The Isle of Youth by Laura van Den Berg

The Isle of Youth by Laura van Den Berg

Author:Laura van Den Berg [Berg, Laura van Den]
Language: eng
Format: epub
Tags: prose_contemporary
Publisher: FSG Originals
Published: 2013-07-15T00:00:00+00:00


THE GREATEST ESCAPE

My father leaving was his last act of magic. He had locked himself in a glass aquarium filled with water. The idea was to disappear from the aquarium and reappear onstage. At the time, my mother was pregnant with me. She saw what happened at the rehearsal, saw it with her own eyes: he vanished but never returned. No one could explain it. It was supposed to have been an illusion, after all. The stage was searched. Even the real police looked for him, but he was gone. Gone where? I asked her, and she said nobody knew, not even the world’s greatest magicians. She once told me there was a cruelty to magic because it takes a thing, transforms it, and then turns it back into what it was. My father had forgotten the turning-back part.

* * *

That wasn’t the only story my mother told me. In 1910, Harry Houdini escaped from a straitjacket while suspended from a crane. Two years later, he freed himself from a nailed-shut packing crate that had been dropped into the East River. That was the kind of magic I dreamed about. I wanted us to make each other levitate and disappear, to perform in Las Vegas and Times Square. And where was I instead? Standing beneath the red lights of a dinner theater stage in Hollywood, Florida, watching my mother balance a globe of fire in her hand.

Of course, the fire wasn’t real. It was a Level 1 illusion, the best she could manage these days, despite having trained at a world-famous magic school in the real Hollywood, out in California. At the school, she had been working her way to Level 3, which was the Houdini stuff — the harrowing escapes, the ability to manipulate reality and time. She claimed her skills had weakened when my father disappeared, and left her almost entirely after I was born.

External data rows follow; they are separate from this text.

### config.mk
export PLATFORM = sky130hd
export DESIGN_NAME = icache_memctrl_flat
export DESIGN_NICKNAME = d
export VERILOG_FILES = /design/src/design/icache_pkg.sv /design/src/design/icache_fill_if.sv /design/src/design/icache_memctrl.sv /design/src/flat_wrapper.sv
export SDC_FILE = /design/constraint.sdc
export NUM_CORES = 1
export LEC_CHECK = 0
export BUFFER_PORTS_ARGS = -buffer_cell sky130_fd_sc_hd__buf_4
export CAP_MARGIN = 20
export CORE_AREA = 2 2 123 125
export DETAILED_ROUTE_END_ITERATION = 8
export DIE_AREA = 0 0 125 127
export GPL_ROUTABILITY_DRIVEN = 0
export PLACE_DENSITY = 0.71
export SETUP_SLACK_MARGIN = 0.05
export SLEW_MARGIN = 30
export SYNTH_ARGS = -nofsm -noshare
export SYNTH_HDL_FRONTEND = slang
export SYNTH_SLANG_ARGS = --single-unit
### constraint.sdc
create_clock -name aclk -period 5.4 [get_ports aclk]
set_input_delay 0 -clock aclk [delete_from_list [all_inputs] [get_ports aclk]]
set_output_delay 0 -clock aclk [all_outputs]
set_load 0.01 [all_outputs]
### src/design/icache_pkg.sv
// Instruction cache shared definitions
// Geometry, fetch address layout and AXI response codes

`default_nettype none

package icache_pkg;

    ////////////////////////////////////////////////////////////
    // Cache geometry
    ////////////////////////////////////////////////////////////

    // Byte address width on both AXI ports
    localparam int addr_w   = 16;
    // Line payload and instruction word
    localparam int line_w   = 128;
    localparam int word_w   = 32;
    // Direct mapped, one line per index
    localparam int depth    = 64;
    localparam int offset_w = 4;
    localparam int index_w  = 6;
    localparam int tag_w    = addr_w - index_w - offset_w;

    ////////////////////////////////////////////////////////////
    // Fetch address, seen raw or split into fields
    ////////////////////////////////////////////////////////////

    typedef struct packed {
        logic [tag_w-1:0]    tag;
        logic [index_w-1:0]  index;
        logic [offset_w-1:0] offset;
    } icache_addr_s;

    typedef union packed {
        logic [addr_w-1:0] raw;
        icache_addr_s      f;
    } icache_addr_u;

    // AXI read responses in use
    localparam logic [1:0] resp_okay   = 2'b00;
    localparam logic [1:0] resp_slverr = 2'b10;

endpackage

`default_nettype wire

### src/design/icache_fill_if.sv
// Miss request and line fill link between lookup and memory controller

`default_nettype none

interface icache_fill_if;

    // Miss request, valid/ready, line aligned address
    logic                             miss_valid;
    logic                             miss_ready;
    logic [icache_pkg::addr_w-1:0]    miss_addr;

    // Line write, one cycle pulse, also closes the miss
    logic                             fill_wen;
    logic [icache_pkg::index_w-1:0]   fill_index;
    logic [icache_pkg::line_w-1:0]    fill_data;
    logic [1:0]                       fill_resp;

    // High while the eraser walks the lines
    logic                             flushing;

    modport lookup (
        output miss_valid,
        output miss_addr,
        input  miss_ready,
        input  fill_wen,
        input  fill_index,
        input  fill_data,
        input  fill_resp,
        input  flushing
    );

    modport memctrl (
        input  miss_valid,
        input  miss_addr,
        output miss_ready,
        output fill_wen,
        output fill_index,
        output fill_data,
        output fill_resp,
        output flushing
    );

endinterface

`default_nettype wire

### src/design/icache_memctrl.sv
// Instruction cache memory controller
// Line refill over an AXI4-Lite read master and the flush eraser

`default_nettype none

module icache_memctrl (
    input  wire                             aclk,
    input  wire                             aresetn,
    // Central memory read address channel
    output logic                            mem_arvalid,
    input  wire                             mem_arready,
    output logic [icache_pkg::addr_w-1:0]   mem_araddr,
    output logic [2:0]                      mem_arprot,
    // Central memory read data channel
    input  wire                             mem_rvalid,
    output logic                            mem_rready,
    input  wire  [icache_pkg::line_w-1:0]   mem_rdata,
    input  wire  [1:0]                      mem_rresp,
    // FENCE.i style flush handshake
    input  wire                             flush_req,
    output logic                            flush_ack,
    // Towards the lookup
    icache_fill_if.memctrl                  fill
);

    ////////////////////////////////////////////////////////////
    // Signals
    ////////////////////////////////////////////////////////////

    typedef enum logic [1:0] {
        st_idle,
        st_erase,
        st_ack
    } flush_state_t;

    flush_state_t state;

    logic [icache_pkg::index_w-1:0] erase_idx;

    // One read in flight on the memory port
    logic pending;

    // Refill captured from the R channel
    logic                           refill_wen;
    logic [icache_pkg::index_w-1:0] refill_index;
    logic [icache_pkg::index_w-1:0] miss_index;
    logic [icache_pkg::line_w-1:0]  refill_data;
    logic [1:0]                     refill_resp;

    ////////////////////////////////////////////////////////////
    // Read address channel, miss passed straight through
    ////////////////////////////////////////////////////////////

    // A miss raised during erase waits for the eraser
    assign mem_arvalid     = fill.miss_valid && (state != st_erase);
    assign fill.miss_ready = mem_arready && (state != st_erase);
    assign mem_araddr      = fill.miss_addr;

    // Unprivileged, secure, instruction access
    assign mem_arprot = 3'b100;

    assign miss_index = fill.miss_addr[icache_pkg::offset_w +: icache_pkg::index_w];

    // Data accepted only while the refill is outstanding
    assign mem_rready = pending;

    always_ff @(posedge aclk or negedge aresetn) begin
        if (!aresetn) begin
            pending    <= 1'b0;
            refill_wen <= 1'b0;
        end else begin
            refill_wen <= mem_rvalid && mem_rready;
            if (mem_arvalid && mem_arready) begin
                pending <= 1'b1;
            end else if (mem_rvalid && mem_rready) begin
                pending <= 1'b0;
            end
        end
    end

    // Line index kept from the AR handshake, line from the R handshake
    always_ff @(posedge aclk) begin
        if (mem_arvalid && mem_arready) begin
            refill_index <= miss_index;
        end
        if (mem_rvalid && mem_rready) begin
            refill_data <= mem_rdata;
            refill_resp <= mem_rresp;
        end
    end

    ////////////////////////////////////////////////////////////
    // Line write mux, erase has zero data and no valid
    ////////////////////////////////////////////////////////////

    assign fill.flushing   = (state == st_erase);
    assign fill.fill_wen   = refill_wen || fill.flushing;
    assign fill.fill_index = fill.flushing ? erase_idx : refill_index;
    assign fill.fill_data  = fill.flushing ? '0 : refill_data;
    assign fill.fill_resp  = fill.flushing ? icache_pkg::resp_okay : refill_resp;

    ////////////////////////////////////////////////////////////
    // Flush FSM
    ////////////////////////////////////////////////////////////

    always_ff @(posedge aclk or negedge aresetn) begin
        if (!aresetn) begin
            state     <= st_idle;
            erase_idx <= '0;
            flush_ack <= 1'b0;
        end else begin
            case (state)
                st_idle: begin
                    // Start only with no miss in flight
                    if (flush_req && !fill.miss_valid && !pending) begin
                        erase_idx <= '0;
                        state     <= st_erase;
                    end
                end
                st_erase: begin
                    erase_idx <= erase_idx + 1'b1;
                    if (erase_idx == icache_pkg::index_w'(icache_pkg::depth - 1)) begin
                        flush_ack <= 1'b1;
                        state     <= st_ack;
                    end
                end
                default: begin
                    // Ack holds until the requester lets go
                    if (!flush_req) begin
                        flush_ack <= 1'b0;
                        state     <= st_idle;
                    end
                end
            endcase
        end
    end

    ////////////////////////////////////////////////////////////
    // Checks
    ////////////////////////////////////////////////////////////

    // Erase never collides with a refill write
    assert property (@(posedge aclk) disable iff (!aresetn)
        (state == st_erase) |-> !refill_wen);

    // Lookup must hand over line aligned misses
    assert property (@(posedge aclk) disable iff (!aresetn)
        mem_arvalid |-> (mem_araddr[icache_pkg::offset_w-1:0] == '0));

endmodule

`default_nettype wire

### src/flat_wrapper.sv
// flat-port wrapper written by rule: the top's interface ports become plain ports
module icache_memctrl_flat 
  (aclk, aresetn, mem_arvalid, mem_arready, mem_araddr, mem_arprot, mem_rvalid, mem_rready, mem_rdata, mem_rresp, flush_req, flush_ack, fill_miss_valid, fill_miss_addr, fill_miss_ready, fill_fill_wen, fill_fill_index, fill_fill_data, fill_fill_resp, fill_flushing);
  icache_fill_if fill_i ();
  input  wire aclk;
  input  wire aresetn;
  output logic mem_arvalid;
  input  wire mem_arready;
  output logic [icache_pkg::addr_w-1:0] mem_araddr;
  output logic [2:0] mem_arprot;
  input  wire mem_rvalid;
  output logic mem_rready;
  input  wire  [icache_pkg::line_w-1:0] mem_rdata;
  input  wire  [1:0] mem_rresp;
  input  wire flush_req;
  output logic flush_ack;
  input wire logic [$bits(fill_i.miss_valid)-1:0] fill_miss_valid;
  input wire logic [$bits(fill_i.miss_addr)-1:0] fill_miss_addr;
  output wire logic [$bits(fill_i.miss_ready)-1:0] fill_miss_ready;
  output wire logic [$bits(fill_i.fill_wen)-1:0] fill_fill_wen;
  output wire logic [$bits(fill_i.fill_index)-1:0] fill_fill_index;
  output wire logic [$bits(fill_i.fill_data)-1:0] fill_fill_data;
  output wire logic [$bits(fill_i.fill_resp)-1:0] fill_fill_resp;
  output wire logic [$bits(fill_i.flushing)-1:0] fill_flushing;
  assign fill_i.miss_valid = fill_miss_valid;
  assign fill_i.miss_addr = fill_miss_addr;
  assign fill_miss_ready = fill_i.miss_ready;
  assign fill_fill_wen = fill_i.fill_wen;
  assign fill_fill_index = fill_i.fill_index;
  assign fill_fill_data = fill_i.fill_data;
  assign fill_fill_resp = fill_i.fill_resp;
  assign fill_flushing = fill_i.flushing;
  icache_memctrl u_core (.aclk(aclk), .aresetn(aresetn), .mem_arvalid(mem_arvalid), .mem_arready(mem_arready), .mem_araddr(mem_araddr), .mem_arprot(mem_arprot), .mem_rvalid(mem_rvalid), .mem_rready(mem_rready), .mem_rdata(mem_rdata), .mem_rresp(mem_rresp), .flush_req(flush_req), .flush_ack(flush_ack), .fill(fill_i));
endmodule
==> results.toml, run 1 <==
[sta]
max_slew_margin_pct = 42.7
setup_slack_ps = 3030
hold_violations = 0
finalSetupViolations = 0
finalMaxSlewViolations = 0
fin_crit_sh_pct = 43.8
tightest_slew_ps = 860
period_needed_ps = 2370
rsz0062_at_grt = "false"
max_freq_ghz = 0.422
hold_slack_ps = 0.00447
fin_setup_tns_ps = 0
clock_skew_ps = 5.98

[logic_synthesis]
synth_area_leader_cell = "edfxtp_1"
synth_top_area_share_pct = 71.4
synth.distinct_cells = 31
synthTopCellsByCount = "136 x edfxtp_1, 133 x and2_1, 19 x buf_4"
syn_avg_cell_area_um2 = 15.3
seq_area_frac_synth_pct = 76.2
yosys-top-cells-area = "edfxtp_1 71%, and2_1 15%, dfrtp_1 4.8%"
synth-main-ff-cell = "edfxtp_1"
syn_area_mm2 = 0.00572
async_flop_share_pct = 7.48
synth_most_common_cell = "edfxtp_1"
synth-edff-count = 136
yosysWarnings = 0
syn-instance-count = 373
synth-seq-cells = 147

[final_layout]
layout.nets = 942
multi_input_area_mm2 = 0.00112
fin_area_mm2 = 0.00992
num-fill-cells = 942
layoutNonFillerInstCount = 986
drive_gt1_share_pct = 40.0
area_delta_synth_final_pct = 73.4
seq_area_mm2 = 0.00436
fin_util_pct = 68.8

[power]
leakage_nw = 4.25
p_per_area_mw_per_mm2 = 401
p_total_mw = 3.98
ir_drop_uv = 261

[global_routing]
track_usage_pct = 20.7
grt_overflow = 0
use_met1_pct = 21.6
use_met3_pct = 7.04
grt_pass1_vias = 4701
grt_max_degree = 84
antenna_found_initial = 1
grt.busiest_layer = "met2"
gr-usage-met2_pct = 37.2
grt_pass1_wl_um = 24900

[clocking]
cts_setup_buffers = 0
cts.reportedPaths.clkPinSlew_ps = 60
cts-htree-levels = 4
hold_buffers = 140
clock-root-buffer = "clkbuf_16"
cts_sinks = 147
post_cts_resized = 0
numCtsBuffers = 17
clk_latency_ps = 410
clockBufferDepth = 2
cts_tree = "done"

[routing]
first_pass_iters = 4
wirelength_um = 16700
ant_nets = 0
vias = 4468
vias_per_cell = 4.53
drc = 0
wl_per_cell_um = 17.0
initialDrtViolationCount = 238

[worst_setup_path]
cp.arrival_ps = 2410
cp_max_fo = 68
end_kind = "flop"
start_kind = "flop"
worstSetupPathType = "reg2reg"
crit_required_ps = 5440

[job]
cap_violations = 0

[worst_hold_path]
min_path_type = "in2out"

[placement]
port_buffers = 289
dp.cells = 814
hpwl_um = 9840
place_area_mm2 = 0.00794
place_ws_ps = 3040

[floorplanning]
die_w_um = 125
start_util_pct = 39.7
die_y_um = 127
coreArea_mm2 = 0.0144
placementRows = 44
io_pins = 313
dieArea_mm2 = 0.0159

[run_status]
status = "completed"
[cells in the final DEF, fill, tap and decap left out, drive strengths merged, types with 2 or more instances in the layout]
master,n
a21oi,5
and2,133
buf,291
bufinv,3
clkbuf,19
clkinv,8
conb,3
dfrtp,11
dlygate4sd3,140
edfxtp,136
inv,8
nand2,14
nand2b,2
nand3,2
nor2,2
o211ai,2
o21ai,9
[report_power, final]
group	internal, mW	switching, mW
logic	0.713	0.695
registers	1.37	0.0459
clock network	0.716	0.438
[kinds of logic (layout without fill, tap and decap cells)]
family	after synthesis	count (layout)	share of synthesized area (%)
compound gates	21	21	2.21
xor+xnor	1	1	0.153
fa+ha+maj	1	1	0.219
buf+inv	43	470	4.37
flops	147	147	76.2
other cells	2	4	0.131
simple gates	158	158	16.7
[per-layer routing]
metal  up-vias  share of wire [%]
li1       2098                  -
met1      2085                 36
met2       235                 53
met3        50                8.1
met4         0                3.8
met5         -                  0
[final timing paths]
check / slack (ps) / end / depth (start not counted) / start
max reg2reg: 3030 / u_core.refill_data[18] / 2 / u_core.mem_rready
max in group asynchronous: 4390 / u_core.refill_wen / 3 / aresetn
min: 0.004 / mem_araddr[11] / 0 / fill_miss_addr[11]
min in group asynchronous: 650 / u_core.mem_rready / 3 / aresetn
min reg2reg: 530 / u_core.erase_idx[0] / 1 / u_core.erase_idx[0]
max: 3030 / u_core.refill_data[18] / 2 / u_core.mem_rready
[layout make-up]
class                   count  share of cell area [%]
repair buffers            431                    36.4
well taps                 184                    2.32
diodes                      1                  0.0252
clock inverters            12                    1.41
clock buffers              19                    4.36
multi-input cells         184                    11.3
flip-flops and latches    147                    44.0
inverters                   8                   0.303
[critical path, cell delays in order (launching register included)]
cell and delay [ps]:
dfrtp_1 410, and2_4 730, buf_4 800
[state kept, by name, indices dropped and copies added (netlist names)]
name and flops:
u_core.refill_data 128, u_core.refill_resp 2, u_core.mem_rready 1, u_core.refill_wen 1, u_core.refill_index 6, u_core.state 2
u_core.erase_idx 6, u_core.flush_ack 1
Note: power is estimated with default switching activity, not from simulation.
==> run 2: changes to the inputs <==
- ABC_AREA: default -> 1
- CORE_AREA: 2 2 123 125 -> default
- CORE_MARGIN: default -> 1.5
- CORE_UTILIZATION: default -> 43
- DIE_AREA: 0 0 125 127 -> default
- PLACE_DENSITY: 0.71 -> 0.76
- clock period: 5.4 -> 2.1 ns (I/O delays scaled with it)
==> run 2 against run 1 <==
Worst setup slack lost 2800 ps; power grew to 2.6 times the previous value; non-clock buffer count grew 6; sequential power grew to 2.6 times the previous value; routed wire length grew 0.81%; combinational power grew to 2.7 times the previous value; clock skew grew 0.66 ps; die area grew 5.1%; highest routed layer unchanged; area after synthesis grew 20%; register-to-register slack lost 2700 ps.
==> results.toml, run 2 <==
[logic_synthesis]
seq_area_frac_synth_pct = 63.7
yosysWarnings = 0
syn-instance-count = 526
synth_area_leader_cell = "edfxtp_1"
synth_most_common_cell = "inv_1"
synth_top_area_share_pct = 59.7
synth.distinct_cells = 23
synth-seq-cells = 147
syn_avg_cell_area_um2 = 13.0
synthTopCellsByCount = "139 x inv_1, 136 x edfxtp_1, 100 x nor2_4"
async_flop_share_pct = 7.48
synth-main-ff-cell = "edfxtp_1"
yosys-top-cells-area = "edfxtp_1 60%, nor2_4 16%, inv_1 7.6%"
synth-edff-count = 136
syn_area_mm2 = 0.00684

[sta]
fin_setup_tns_ps = 0
hold_violations = 0
max_freq_ghz = 0.521
fin_crit_sh_pct = 91.3
finalSetupViolations = 0
rsz0062_at_grt = "false"
finalMaxSlewViolations = 0
period_needed_ps = 1920
setup_slack_ps = 182
tightest_slew_ps = 541
max_slew_margin_pct = 63.8
hold_slack_ps = 0.00328
clock_skew_ps = 6.64

[global_routing]
track_usage_pct = 20.3
use_met3_pct = 6.28
grt_max_degree = 56
antenna_found_initial = 0
use_met1_pct = 20.4
grt_pass1_vias = 5035
gr-usage-met2_pct = 37.7
grt_pass1_wl_um = 25300
grt_overflow = 0
grt.busiest_layer = "met2"

[worst_setup_path]
cp_max_fo = 48
end_kind = "output port"
critPathSlowestCell = "buf_16"
worstSetupPathType = "reg2out"
path_cells = "inv_2 > nand2_4 > clkinv_8 > buf_16 > nor2_4 > buf_4"
start_kind = "flop"
path_buf_inv = 4
cp.arrival_ps = 1920
crit_required_ps = 2100
path_delay_family = "buffers and inverters"
cpPeakStageDelay_ps = 430

[routing]
ant_nets = 0
drc = 0
wl_per_cell_um = 14.4
vias_per_cell = 4.19
wirelength_um = 16900
vias = 4907
first_pass_iters = 4
initialDrtViolationCount = 159

[power]
power_frac_comb_pct = 36.9
switching_power_mw = 3.43
power.share.clock_pct = 28.0
swShare_pct = 32.8
ir_drop_uv = 679
internal_power_mw = 7.01
pwr-share-seq_pct = 35.1
leakage_nw = 4.96
p_per_area_mw_per_mm2 = 949
p_total_mw = 10.4

[floorplanning]
io_pins = 313
die_y_um = 129
die_w_um = 129
coreArea_mm2 = 0.0154
dieArea_mm2 = 0.0167
start_util_pct = 44.5
placementRows = 45

[final_layout]
top_regs = "u_core.refill_data (128), u_core.erase_idx (6), u_core.refill_index (6)"
top_register = "u_core.refill_data"
layoutNonFillerInstCount = 1171
largest_reg_flops = 128
drive_gt1_share_pct = 45.0
diodes = 0
fin_util_pct = 71.5
layout.nets = 1100
fin_area_mm2 = 0.0110
num-fill-cells = 1023
mostFrequentLayoutCells = "292 x buf_4, 141 x dlygate4sd3_1, 138 x inv_1, 136 x edfxtp_1, 100 x nor2_4"
mostFrequentLayoutCell = "buf_4"
area_delta_synth_final_pct = 60.7

[job]
cap_violations = 0

[clocking]
clk_latency_ps = 410
numCtsBuffers = 17
cts.reportedPaths.clkPinSlew_ps = 60
cts_tree = "done"
cts-htree-levels = 4
clock-root-buffer = "clkbuf_16"
cts_sinks = 147
clockBufferDepth = 2

[placement]
hpwl_um = 10600
place_ws_ps = 564
port_buffers = 289
dp.cells = 998
place_area_mm2 = 0.00900

[worst_hold_path]
min_path_type = "in2out"

[run_status]
status = "completed"
-- run 2: power groups by stage --
stage | Sequential, mW | Combinational [mW] | Clock [mW]
2_1_floorplan | 3.69 | 2.44 | 0
3_3_place_gp | 3.71 | 3.56 | 0
3_5_place_dp | 3.72 | 3.60 | 0
4_1_cts | 3.66 | 3.84 | 2.97
5_1_grt | 3.69 | 4.14 | 3.11
6_report | 3.67 | 3.85 | 2.92
-- run 2: path summary, 6_finish.rpt --
check                                   start             endpoint  slack, ps  cells after the start
max                           u_core.state[1]  fill_fill_data[107]        180                      6
max reg2reg                   u_core.state[1]    u_core.mem_rready        330                      7
min in group asynchronous             aresetn    u_core.refill_wen        650                      3
max in group asynchronous             aresetn     u_core.flush_ack       1080                      3
min reg2reg                  u_core.flush_ack     u_core.flush_ack        510                      2
min                        fill_miss_addr[11]       mem_araddr[11]      0.003                      0
-- run 2: what timing repair did --
action / in CTS / in global routing
endpoints found under the setup margin: 0 / 13
endpoints found under the hold margin: 151 / 0
resized for setup: 0 / 1
hold buffers: 141 / 0
buffers inserted: 0 / 0
-- run 2: kinds of logic (layout without fill, tap and decap cells) --
kind of cell,after synthesis,after routing,synth area share (%)
fa+ha+maj,1,1,0.183
other cells,2,3,0.110
buf+inv,177,610,13.6
compound gates,9,9,0.658
simple gates,190,190,21.8
flops,147,147,63.7
-- run 2: layout make-up --
class | instances | area, µm² | share of cell area [%]
timing repair buffer | 437 | 3690 | 33.6
sequential | 147 | 4360 | 39.6
tap | 211 | 264 | 2.40
clock buffer | 24 | 502 | 4.56
inverter | 141 | 546 | 4.96
clock inverter | 8 | 75.1 | 0.683
multi-input combinational | 203 | 1560 | 14.2
-- run 2: per-layer routing --
layer / vias up / part of all wire (%) / routed length, µm
li1: 2413 / - / -
met1: 2231 / 34 / 5800
met2: 209 / 54 / 9160
met3: 54 / 7.4 / 1240
met4: 0 / 3.9 / 650
met5: - / 0 / 0
==> run 3: changes to the inputs <==
- CORE_UTILIZATION: 43 -> 47
- PLACE_DENSITY: 0.76 -> 0.79
- clock period: 2.1 -> 2.2 ns (I/O delays scaled with it)
==> run 3 against run 2 <==
First-iteration DRC count is 40% higher; design area is 0.56% lower; critical path depth is 1 higher; clock-buffer cell count is 5 lower; clock power is 11% lower; clock skew hardly changed; utilization is 6.3 points higher; non-clock buffer count is 2 higher; largest power group unchanged; worst setup slack worse by 22 ps; critical endpoint is now fill_fill_data[30].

My parents had met at magic school. In their first class, my father could make a cockatoo vanish from its cage better than anyone. He became the headmaster’s protégé. His stage name was the Great Heraldo. Once I looked up the school online, in the dinner theater owner’s office. The building resembled a castle, with a stone wall and spires. In the photos, the windows glowed with gold light. I spent a long time staring at them and wondering what was happening inside.

After my father disappeared, my mother needed a change of scenery. She’d thought Hollywood, Florida, might be better than the one in California, but here it was swampy and flat and there were hurricanes instead of earthquakes and fires. I’d been part of her act since childhood. We used to have more families in the audience, but now the men who wandered over from nearby hotels and drank during the shows were the only ones who came to watch. According to the owner, there was stiffer competition from new venues in Fort Lauderdale and Boca Raton. He was a slight, stooped man with a thin black mustache, and he’d been pleading with my mother to shake things up.



Download



Copyright Disclaimer:
This site does not store any files on its server. We only index and link to content provided by other sites. Please contact the content providers to delete copyright contents if any and email us, we'll remove relevant links or contents immediately.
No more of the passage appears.